Posted by George on February 08, 2001 at 12:30:59:

Those a couple of hundred that you spend on the title company could save you a lot…

don’t be cheap, you may earn a few thousand dollars in this deal

Re: $10,000 house - simple close? - Posted by Jack

Posted by Jack on February 08, 2001 at 12:17:59:

Hello Christy,

Nate gave you good advice, and Sherry W. is a smart investor. Here’s why:

Someone could have a claim against the property that you know nothing about.

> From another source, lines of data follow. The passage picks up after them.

From an optimization exercise on the open Yosys and OpenROAD flow, aimed at small area, a short achievable clock period and few clock cycles; shortcuts taken in it are not production practice.
The RTL was checked by simulation tests, not by an equivalence proof against the original design.
Power is estimated from default activity; no workload was simulated.

===== design.v =====
module oarva_core (
    input  wire        clk,
    input  wire        rst,           
    input  wire [2:0]  core_id,       
    input  wire        shadow,        
    output wire [11:0] imem_addr,
    input  wire [31:0] imem_rdata,
    output wire [10:0] dmem_addr,
    output wire [3:0]  dmem_we,
    output wire [31:0] dmem_wdata,
    input  wire [31:0] dmem_rdata,
    output wire        halted,
    output wire [3:0]  exc_cause,     
    output wire [11:0] halt_pc,       
    output wire [23:0] exc_addr,      
    output wire [3:0]  flags          
);
    localparam [3:0] EXC_ILLEGAL     = 4'h1,
                     EXC_DMEM_BOUNDS = 4'h2,
                     EXC_TRAP        = 4'h6;
    localparam [2:0] R_ADD = 3'd0, R_LOG = 3'd1, R_SHF = 3'd2, R_MUL = 3'd3,
                     R_B   = 3'd4;
    reg        halted_q;
    reg        fz, fn, fc, fv;
    reg [3:0]  cause_q;
    reg [11:0] epc_q;
    reg [23:0] eaddr_q;
    reg [31:0] rf [1:31];
    reg [31:1] rv;
    reg [11:0] pc_f;          
    reg [11:0] d_pc;          
    reg        d_valid;
    reg        replay;        
    reg [31:0] ir_hold;
    reg        ex_valid;
    reg [11:0] ex_pc;
    reg [31:0] ex_a, ex_b;
    reg [15:0] ex_imm;
    reg [4:0]  ex_rd;
    reg        ex_we;         
    reg [2:0]  ex_rsel;
    reg        ex_sub;
    reg [1:0]  ex_cin;        
    reg        ex_set_zn, ex_set_cv, ex_set_sh;
    reg [1:0]  ex_lop;        
    reg [1:0]  ex_shk;        
    reg        ex_mulh, ex_muls;
    reg        ex_load, ex_store;
    reg [2:0]  ex_mk;         
    reg        ex_w4, ex_w2;   
    reg        ex_bcc;
    reg        ex_jmp;        
    reg        ex_jreg;       
    reg        ex_ill, ex_halt, ex_trap;
    reg [2:0]  mc;
    reg [31:0] acc_s, acc_c;
    reg        acc_co;
    reg [23:0] mlo;
    reg        st_pend;
    reg [3:0]  st_we;
    reg [10:0] st_addr;
    reg [31:0] st_data;
    reg        wb_we;
    reg [4:0]  wb_rd;
    reg        wb_load;
    reg [2:0]  wb_lk;
    reg [1:0]  wb_lo;
    reg [31:0] wb_res;
    reg [31:0] ld_val;
    always @(*) begin
        case (wb_lk)
            3'd0: ld_val = dmem_rdata;
            3'd1: ld_val = wb_lo[1] ? {{16{dmem_rdata[31]}}, dmem_rdata[31:16]}
                                    : {{16{dmem_rdata[15]}}, dmem_rdata[15:0]};
            3'd2: ld_val = wb_lo[1] ? {16'h0, dmem_rdata[31:16]}
                                    : {16'h0, dmem_rdata[15:0]};
            default: begin
                case (wb_lo)
                    2'd0: ld_val = {24'h0, dmem_rdata[7:0]};
                    2'd1: ld_val = {24'h0, dmem_rdata[15:8]};
                    2'd2: ld_val = {24'h0, dmem_rdata[23:16]};
                    default: ld_val = {24'h0, dmem_rdata[31:24]};
                endcase
                if (wb_lk == 3'd3) ld_val[31:8] = {24{ld_val[7]}};
            end
        endcase
    end
    wire [31:0] wb_val = wb_load ? ld_val : wb_res;
    wire [31:0] add_bx  = ex_sub ? ~ex_b : ex_b;
    wire        add_ci  = ex_cin[1] ? (fc ^ ex_cin[0]) : ex_cin[0];
    wire [32:0] add_sum = {1'b0, ex_a} + {1'b0, add_bx} + {32'h0, add_ci};
    wire [31:0] add_r   = add_sum[31:0];
    wire        add_c   = ex_sub ? ~add_sum[32] : add_sum[32];
    wire        add_v   = (ex_a[31] ^ add_r[31]) & ~(ex_a[31] ^ add_bx[31]);
    reg [31:0] log_r;
    always @(*) begin
        case (ex_lop)
            2'd0:    log_r = ex_a & ex_b;
            2'd1:    log_r = ex_a | ex_b;
            2'd2:    log_r = ex_a ^ ex_b;
            default: log_r = ex_a & ~ex_b;
        endcase
    end
    function [31:0] rev32(input [31:0] x);
        integer k;
        for (k = 0; k < 32; k = k + 1) rev32[k] = x[31 - k];
    endfunction
    wire        sh_left = (ex_shk == 2'd0);
    wire [31:0] sh_in   = sh_left ? rev32(ex_a) : ex_a;
    wire        sh_fill = (ex_shk == 2'd2) & ex_a[31];
    wire [4:0]  sh_amt  = ex_b[4:0];
    wire [33:0] sh_w    = $signed({sh_fill, sh_in, 1'b0}) >>> sh_amt;
    wire [31:0] sh_o    = sh_w[32:1];
    wire [31:0] sh_r    = sh_left ? rev32(sh_o) : sh_o;
    wire        sh_c    = sh_w[0];
    wire        sh_nz   = (sh_amt != 5'd0);
    reg  [7:0]  m_ch;
    always @(*) begin
        case (mc[1:0])
            2'd0: m_ch = ex_b[7:0];
            2'd1: m_ch = ex_b[15:8];
            2'd2: m_ch = ex_b[23:16];
            default: m_ch = ex_b[31:24];
        endcase
    end
    wire        m_first = (mc == 3'd0);
    wire [39:0] m_r0 = {8'h0, acc_s & {32{~m_first}}};
    wire [39:0] m_r1 = {8'h0, acc_c & {32{~m_first}}};
    wire [39:0] m_p0 = {8'h0, ex_a & {32{m_ch[0]}}};
    wire [39:0] m_p1 = {7'h0, ex_a & {32{m_ch[1]}}, 1'h0};
    wire [39:0] m_p2 = {6'h0, ex_a & {32{m_ch[2]}}, 2'h0};
    wire [39:0] m_p3 = {5'h0, ex_a & {32{m_ch[3]}}, 3'h0};
    wire [39:0] m_p4 = {4'h0, ex_a & {32{m_ch[4]}}, 4'h0};
    wire [39:0] m_p5 = {3'h0, ex_a & {32{m_ch[5]}}, 5'h0};
    wire [39:0] m_p6 = {2'h0, ex_a & {32{m_ch[6]}}, 6'h0};
    wire [39:0] m_p7 = {1'h0, ex_a & {32{m_ch[7]}}, 7'h0};
    wire [39:0] s1a = m_r0 ^ m_r1 ^ m_p0;
    wire [39:0] c1a = {(m_r0 & m_r1 | m_r0 & m_p0 | m_r1 & m_p0), 1'b0};
    wire [39:0] s1b = m_p1 ^ m_p2 ^ m_p3;
    wire [39:0] c1b = {(m_p1 & m_p2 | m_p1 & m_p3 | m_p2 & m_p3), 1'b0};
    wire [39:0] s1c = m_p4 ^ m_p5 ^ m_p6;
    wire [39:0] c1c = {(m_p4 & m_p5 | m_p4 & m_p6 | m_p5 & m_p6), 1'b0};
    wire [39:0] s2a = s1a ^ c1a ^ s1b;
    wire [39:0] c2a = {(s1a & c1a | s1a & s1b | c1a & s1b), 1'b0};
    wire [39:0] s2b = c1b ^ s1c ^ c1c;
    wire [39:0] c2b = {(c1b & s1c | c1b & c1c | s1c & c1c), 1'b0};
    wire [39:0] s3  = s2a ^ c2a ^ s2b;
    wire [39:0] c3  = {(s2a & c2a | s2a & s2b | c2a & s2b), 1'b0};
    wire [39:0] s4  = s3 ^ c3 ^ c2b;
    wire [39:0] c4  = {(s3 & c3 | s3 & c2b | c3 & c2b), 1'b0};
    wire [39:0] s5  = s4 ^ c4 ^ m_p7;
    wire [39:0] c5  = {(s4 & c4 | s4 & m_p7 | c4 & m_p7), 1'b0};
    wire [8:0]  m_lo = {1'b0, s5[7:0]} + {1'b0, c5[7:0]} + {8'h0, acc_co & ~m_first};
    wire [31:0] m_x  = (ex_muls & ex_a[31]) ? ex_b : 32'h0;
    wire [31:0] m_y  = (ex_muls & ex_b[31]) ? ex_a : 32'h0;
    wire [31:0] s6   = acc_s ^ acc_c ^ ~m_x;
    wire [31:0] c6   = {(acc_s & acc_c | acc_s & ~m_x | acc_c & ~m_x), acc_co};
    wire [31:0] s7   = s6 ^ c6 ^ ~m_y;
    wire [31:0] c7   = {(s6 & c6 | s6 & ~m_y | c6 & ~m_y), 1'b1};
    wire [31:0] m_hi = s7 + c7 + 32'd1;
    wire [31:0] mul_r = ex_mulh ? m_hi : {m_lo[7:0], mlo};
    wire        m_last = ex_mulh ? (mc == 3'd4) : (mc == 3'd3);
    wire        ex_busy = ex_valid & (ex_rsel == R_MUL) & ~m_last;
    reg [31:0] ex_res;
    always @(*) begin
        case (ex_rsel)
            R_ADD:   ex_res = add_r;
            R_LOG:   ex_res = log_r;
            R_SHF:   ex_res = sh_r;
            R_MUL:   ex_res = mul_r;
            default: ex_res = ex_b;
        endcase
    end
    reg cond_ok;
    always @(*) begin
        case (ex_imm[15:12])             
            4'd0:  cond_ok = 1'b1;
            4'd1:  cond_ok = fz;
            4'd2:  cond_ok = ~fz;
            4'd3:  cond_ok = fc;
            4'd4:  cond_ok = ~fc;
            4'd5:  cond_ok = ~fc & ~fz;
            4'd6:  cond_ok = fc | fz;
            4'd7:  cond_ok = fn ^ fv;
            4'd8:  cond_ok = ~(fn ^ fv);
            4'd9:  cond_ok = ~fz & ~(fn ^ fv);
            4'd10: cond_ok = fz | (fn ^ fv);
            4'd11: cond_ok = fn;
            4'd12: cond_ok = ~fn;
            4'd13: cond_ok = fv;
            default: cond_ok = ~fv;
        endcase
    end
    wire        ex_redirect = ex_valid & (ex_jmp | (ex_bcc & cond_ok));
    wire [11:0] ex_tgt = ex_jreg ? ex_a[11:0] : ex_imm[11:0];
    wire [31:0] daddr = ex_a + {{16{ex_imm[15]}}, ex_imm};
    wire        misaligned = (ex_w4 & (daddr[1:0] != 2'b00)) | (ex_w2 & daddr[0]);
    wire        oor = (daddr[31:13] != 19'h0);
    wire        bounds_err = (ex_load | ex_store) & (misaligned | oor);
    wire        ex_fire = ex_valid & ~ex_busy;
    wire        ex_exc  = ex_fire & (ex_ill | bounds_err | ex_halt | ex_trap);
    wire        ex_ok   = ex_fire & ~ex_ill & ~bounds_err & ~ex_halt & ~ex_trap;
    reg [3:0]  sm;
    reg [31:0] sd;
    always @(*) begin
        case (ex_mk[1:0])
            2'd0:    begin sm = 4'b1111;               sd = ex_b; end
            2'd1:    begin sm = 4'b0011 << daddr[1:0]; sd = {2{ex_b[15:0]}}; end
            default: begin sm = 4'b0001 << daddr[1:0]; sd = {4{ex_b[7:0]}}; end
        endcase
    end
    wire [31:0] di   = replay ? ir_hold : imem_rdata;
    wire [5:0]  op   = di[31:26];
    wire [4:0]  rd   = di[25:21];
    wire [4:0]  ra   = di[20:16];
    wire [4:0]  rb   = di[15:11];
    wire [15:0] imm  = di[15:0];
    wire [3:0]  func = di[3:0];
    wire op_addi  = (op == 6'h01);
    wire op_alu   = (op == 6'h02);
    wire op_cmpi  = (op == 6'h03);
    wire op_logi  = (op == 6'h04) | (op == 6'h05) | (op == 6'h06);
    wire op_lui   = (op == 6'h07);
    wire op_shi   = (op == 6'h08) | (op == 6'h09) | (op == 6'h0A);
    wire op_load  = (op == 6'h10) | (op == 6'h11) | (op == 6'h12) |
                    (op == 6'h13) | (op == 6'h14);
    wire op_store = (op == 6'h18) | (op == 6'h19) | (op == 6'h1A);
    wire op_bcc   = (op == 6'h20);
    wire op_bl    = (op == 6'h21);
    wire op_jr    = (op == 6'h22);
    wire op_jalr  = (op == 6'h23);
    wire op_sys   = (op == 6'h3E);
    reg d_ill;
    always @(*) begin
        d_ill = 1'b0;
        if (op_alu && (di[10:4] != 7'h0 || ((func == 4'hE || func == 4'hF) && rd != 5'd0))) d_ill = 1'b1;
        if (op_cmpi && rd != 5'd0) d_ill = 1'b1;
        if (op_lui && ra != 5'd0) d_ill = 1'b1;
        if (op_shi && imm[15:5] != 11'h0) d_ill = 1'b1;
        if (op_bcc && (di[21:12] != 10'h0 || di[25:22] == 4'd15)) d_ill = 1'b1;
        if (op_bl && di[25:12] != 14'h0) d_ill = 1'b1;
        if (op_jr && (imm != 16'h0 || rd != 5'd0)) d_ill = 1'b1;
        if (op_jalr && imm != 16'h0) d_ill = 1'b1;
        if (op_sys && (di[20:4] != 17'h0 || func > 4'd4 || (func != 4'd4 && rd != 5'd0))) d_ill = 1'b1;
        if (!(op_addi | op_alu | op_cmpi | op_logi | op_lui | op_shi | op_load |
              op_store | op_bcc | op_bl | op_jr | op_jalr | op_sys)) d_ill = 1'b1;
    end
    wire a_used = op_addi | op_alu | op_cmpi | op_logi | op_shi | op_load |
                  op_store | op_jr | op_jalr;
    wire b_reg  = op_alu | op_store;
    wire [4:0] rb2 = (op[4] & op[3]) ? rd : rb;       
    wire [4:0] d_wrd = op_bl ? 5'd31 : rd;
    wire d_writes = op_addi | op_alu | op_logi | op_lui | op_shi | op_bl |
                    op_jalr | (op_sys & func == 4'd4);
    wire d_we = d_writes & (d_wrd != 5'd0);
    wire [11:0] d_pc1 = d_pc + 12'd1;
    wire [31:0] b_const =
        ((op_addi | op_cmpi) ? {{16{imm[15]}}, imm} : 32'h0) |
        ((op_logi | op_shi)  ? {16'h0, imm}         : 32'h0) |
        (op_lui              ? {imm, 16'h0}         : 32'h0) |
        ((op_bl | op_jalr)   ? {20'h0, d_pc1}       : 32'h0) |
        (op_sys              ? {23'h0, shadow, 5'h0, core_id} : 32'h0);
    wire        ex_wr  = ex_valid & ex_we;
    wire [31:0] rvf    = {rv, 1'b0};
    wire [31:0] rf_a   = rvf[ra]  ? rf[ra]  : 32'h0;
    wire [31:0] rf_b   = rvf[rb2] ? rf[rb2] : 32'h0;
    wire [31:0] opa = (ex_wr && ex_rd == ra)  ? ex_res :
                      (wb_we && wb_rd == ra)  ? wb_val : rf_a;
    wire [31:0] opb = !b_reg ? b_const :
                      (ex_wr && ex_rd == rb2) ? ex_res :
                      (wb_we && wb_rd == rb2) ? wb_val : rf_b;
    wire ld_use = ex_valid & ex_load & (ex_rd != 5'd0) &
                  ((a_used & (ra == ex_rd)) | (b_reg & (rb2 == ex_rd)));
    wire ld_st  = ex_valid & ex_store & op_load;
    wire d_stall = ex_busy | (d_valid & (ld_use | ld_st));
    reg [2:0] d_rsel;
    reg       d_sub;
    reg [1:0] d_cin;
    reg       d_set_zn, d_set_cv, d_set_sh;
    reg [1:0] d_lop, d_shk;
    always @(*) begin
        d_rsel = R_B; d_sub = 1'b0; d_cin = 2'd0;
        d_set_zn = 1'b0; d_set_cv = 1'b0; d_set_sh = 1'b0;
        d_lop = 2'd0; d_shk = 2'd0;
        if (op_addi) begin d_rsel = R_ADD; d_set_zn = 1'b1; d_set_cv = 1'b1; end
        if (op_cmpi) begin d_rsel = R_ADD; d_sub = 1'b1; d_cin = 2'd1; d_set_zn = 1'b1; d_set_cv = 1'b1; end
        if (op_logi) begin d_rsel = R_LOG; d_lop = op[1:0]; d_set_zn = 1'b1; end
        if (op_shi)  begin d_rsel = R_SHF; d_shk = op[1:0]; d_set_zn = 1'b1; d_set_sh = 1'b1; end
        if (op_alu) begin
            d_set_zn = 1'b1;
            case (func)
                4'h0: begin d_rsel = R_ADD; d_set_cv = 1'b1; end
                4'h1: begin d_rsel = R_ADD; d_cin = 2'd2; d_set_cv = 1'b1; end
                4'h2: begin d_rsel = R_ADD; d_sub = 1'b1; d_cin = 2'd1; d_set_cv = 1'b1; end
                4'h3: begin d_rsel = R_ADD; d_sub = 1'b1; d_cin = 2'd3; d_set_cv = 1'b1; end
                4'h4: begin d_rsel = R_LOG; d_lop = 2'd0; end
                4'h5: begin d_rsel = R_LOG; d_lop = 2'd1; end
                4'h6: begin d_rsel = R_LOG; d_lop = 2'd2; end
                4'h7: begin d_rsel = R_LOG; d_lop = 2'd3; end
                4'h8: begin d_rsel = R_SHF; d_shk = 2'd0; d_set_sh = 1'b1; end
                4'h9: begin d_rsel = R_SHF; d_shk = 2'd1; d_set_sh = 1'b1; end
                4'hA: begin d_rsel = R_SHF; d_shk = 2'd2; d_set_sh = 1'b1; end
                4'hB, 4'hC, 4'hD: d_rsel = R_MUL;
                4'hE: begin d_rsel = R_ADD; d_sub = 1'b1; d_cin = 2'd1; d_set_cv = 1'b1; end
                default: begin d_rsel = R_LOG; d_lop = 2'd0; end
            endcase
        end
    end
    assign imem_addr = ex_redirect ? ex_tgt : pc_f;
    always @(posedge clk) begin
        if (wb_we && !halted_q)
            rf[wb_rd] <= wb_val;
        ir_hold <= di;
    end
    always @(posedge clk) begin
        if (rst) begin
            halted_q <= 1'b0;
            fz <= 1'b0; fn <= 1'b0; fc <= 1'b0; fv <= 1'b0;
            cause_q <= 4'h0;
            epc_q   <= 12'h000;
            eaddr_q <= 24'h0;
            rv      <= 31'h0;
            pc_f    <= 12'h000;
            d_pc    <= 12'h000;
            d_valid <= 1'b0;
            replay  <= 1'b0;
            ex_valid <= 1'b0;
            mc      <= 3'd0;
            st_pend <= 1'b0;
            st_we   <= 4'h0;
            wb_we   <= 1'b0;
        end else if (!halted_q) begin
            if (wb_we)
                rv[wb_rd] <= 1'b1;
            wb_we   <= ex_ok & (ex_we | (ex_load & (ex_rd != 5'd0)));
            wb_rd   <= ex_rd;
            wb_load <= ex_load;
            wb_lk   <= ex_mk;
            wb_lo   <= daddr[1:0];
            wb_res  <= ex_res;
            st_pend <= ex_ok & ex_store;
            st_we   <= (ex_ok & ex_store) ? sm : 4'h0;
            st_addr <= daddr[12:2];
            st_data <= sd;
            if (ex_exc) begin
                halted_q <= 1'b1;
                if (ex_ill) begin
                    cause_q <= EXC_ILLEGAL;
                    epc_q   <= ex_pc;
                    eaddr_q <= {10'h0, ex_pc, 2'b00};
                end else if (bounds_err) begin
                    cause_q <= EXC_DMEM_BOUNDS;
                    epc_q   <= ex_pc;
                    eaddr_q <= daddr[23:0];
                end else if (ex_trap) begin
                    cause_q <= EXC_TRAP;
                    epc_q   <= ex_pc + 12'd1;
                    eaddr_q <= {10'h0, ex_pc, 2'b00};
                end else begin
                    epc_q   <= ex_pc + 12'd1;
                end
            end
            if (ex_ok) begin
                if (ex_set_zn) begin
                    fz <= (ex_res == 32'h0);
                    fn <= ex_res[31];
                end
                if (ex_set_cv) begin
                    fc <= add_c;
                    fv <= add_v;
                end
                if (ex_set_sh && sh_nz)
                    fc <= sh_c;
            end
            if (ex_valid && ex_rsel == R_MUL) begin
                acc_s  <= s5[39:8];
                acc_c  <= c5[39:8];
                acc_co <= m_lo[8];
                mlo    <= {m_lo[7:0], mlo[23:8]};
            end
            mc <= ex_busy ? mc + 3'd1 : 3'd0;
            if (!ex_busy) begin
                ex_valid  <= d_valid & ~d_stall & ~ex_redirect;
                ex_pc     <= d_pc;
                ex_a      <= opa;
                ex_b      <= opb;
                ex_imm    <= op_bcc ? {di[25:22], di[11:0]} : imm;
                ex_rd     <= d_wrd;
                ex_we     <= d_we;
                ex_rsel   <= d_rsel;
                ex_sub    <= d_sub;
                ex_cin    <= d_cin;
                ex_set_zn <= d_set_zn;
                ex_set_cv <= d_set_cv;
                ex_set_sh <= d_set_sh;
                ex_lop    <= d_lop;
                ex_shk    <= d_shk;
                ex_mulh   <= (func != 4'hB);
                ex_muls   <= (func == 4'hD);
                ex_load   <= op_load;
                ex_store  <= op_store;
                ex_mk     <= op[2:0];
                ex_w4     <= (op[2:0] == 3'd0);
                ex_w2     <= (op[2:0] == 3'd1) | (op_load & (op[2:0] == 3'd2));
                ex_bcc    <= op_bcc;
                ex_jmp    <= op_bl | op_jr | op_jalr;
                ex_jreg   <= op_jr | op_jalr;
                ex_ill    <= d_ill;
                ex_halt   <= op_sys & (func == 4'd1);
                ex_trap   <= op_sys & (func == 4'd2);
            end
            if (ex_redirect) begin
                pc_f    <= ex_tgt + 12'd1;
                d_pc    <= ex_tgt;
                d_valid <= 1'b1;
                replay  <= 1'b0;
            end else if (d_stall) begin
                replay  <= 1'b1;
            end else begin
                pc_f    <= pc_f + 12'd1;
                d_pc    <= pc_f;
                d_valid <= 1'b1;
                replay  <= 1'b0;
            end
        end
    end
    assign dmem_addr  = st_pend ? st_addr : daddr[12:2];
    assign dmem_we    = st_we;
    assign dmem_wdata = st_data;
    assign halted    = halted_q;
    assign exc_cause = cause_q;
    assign halt_pc   = epc_q;
    assign exc_addr  = eaddr_q;
    assign flags     = {fv, fc, fn, fz};
endmodule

You want a “marketable title.” It means you want title to a property which renders the property free and clear and able to to be transferred freely. So, can you be reasonably certain that you will be rendered property that is indeed free and clear by not protecting your own interest? By that I mean, taking the word of the seller as fact, without investigating the possibility of a defect in the title (= a problem with the title which may render it nonmarketable. And is also termed “cloud on title.”) So, how do you protect yourself?

Well, you could do the work yourself. You could examine the “abstract of title” (= a record of the title, or history of ownership of the property). If you choose to do that, you will need to go to the courthouse, or to the office where the records of deeds are kept and read the history of the property. If the property (and I’m not referring to the home that has improved the property — although it’s part of your search — but the land itself) is in an old neighborhood, or even an old homeplace such as a ranch or farm, could take you back to the 1800’s or farther because the ownership history of the property (and again, not just the improvement, such as a structure (home built on the property) goes back that far. However, with newer properties, the history is much shorter, and, with new development, the title work will already have been done by the builder who bought the property prior to building on it. But, will you know about easements or restrictions if you don’t take the time to perform the title search? Not unless the present owner offers that information. But will they tell you everything that they know? Possibly not. So you must protect your investment.

A word to the wise, is to obtain title insurance. The result of the title abstract or search is contained in the opinion or report of a specialized attorney that’s hired to do the search, and his or her opinion is presented to you, the buyer, at settlement. This insures that the title is good, clear and marketable, and that if any problems arise, the title insurer will pay to have the defects cleared. This is your best defense against a possible title defect. So Christy, don’t try to save a few dollars on something as important as the title to your investment.

Wishing you a successful deal! —Jack

Re: $10,000 house - simple close? - Posted by DanT

Posted by DanT on February 08, 2001 at 11:40:12:

Just bought a $10,000 house myself in December. Had title search and title insurance. Don’t leave home without it. May be a cheap house but I still wouldn’t want to lose 10 grand to save $110! Just my thoughts. DanT

Re: $10,000 house - simple close? - Posted by Sherry W

Posted by Sherry W on February 08, 2001 at 10:17:43:


I always get a title search. But we will see what the pros say.

Good Luck,
Sherry W

Followup… - Posted by Jack

Posted by Jack on February 08, 2001 at 12:37:14:

As Dan pointed out, aside from the “title insurance” you will need to have the title search performed. I didn’t want you to think you were getting that with the “title insurance.” Good luck! —Jack

Re: $10,000 house - simple close? - Posted by Nate

Posted by Nate on February 08, 2001 at 11:08:19:

You should always get a title search. Think of it this way: regardless of how cheap the house is, if you don’t get a title search (and title insurance) there is always a chance that every dollar you spent on it will be worth NOTHING.


Re: Followup… - Posted by Christy

Posted by Christy on February 08, 2001 at 13:14:18:

Wow, What great advice! Thanks to everyone!
I now feel more confident in sticking to the regular channels instead of trying to save a buck.

I definitely don’t want any horror stories later.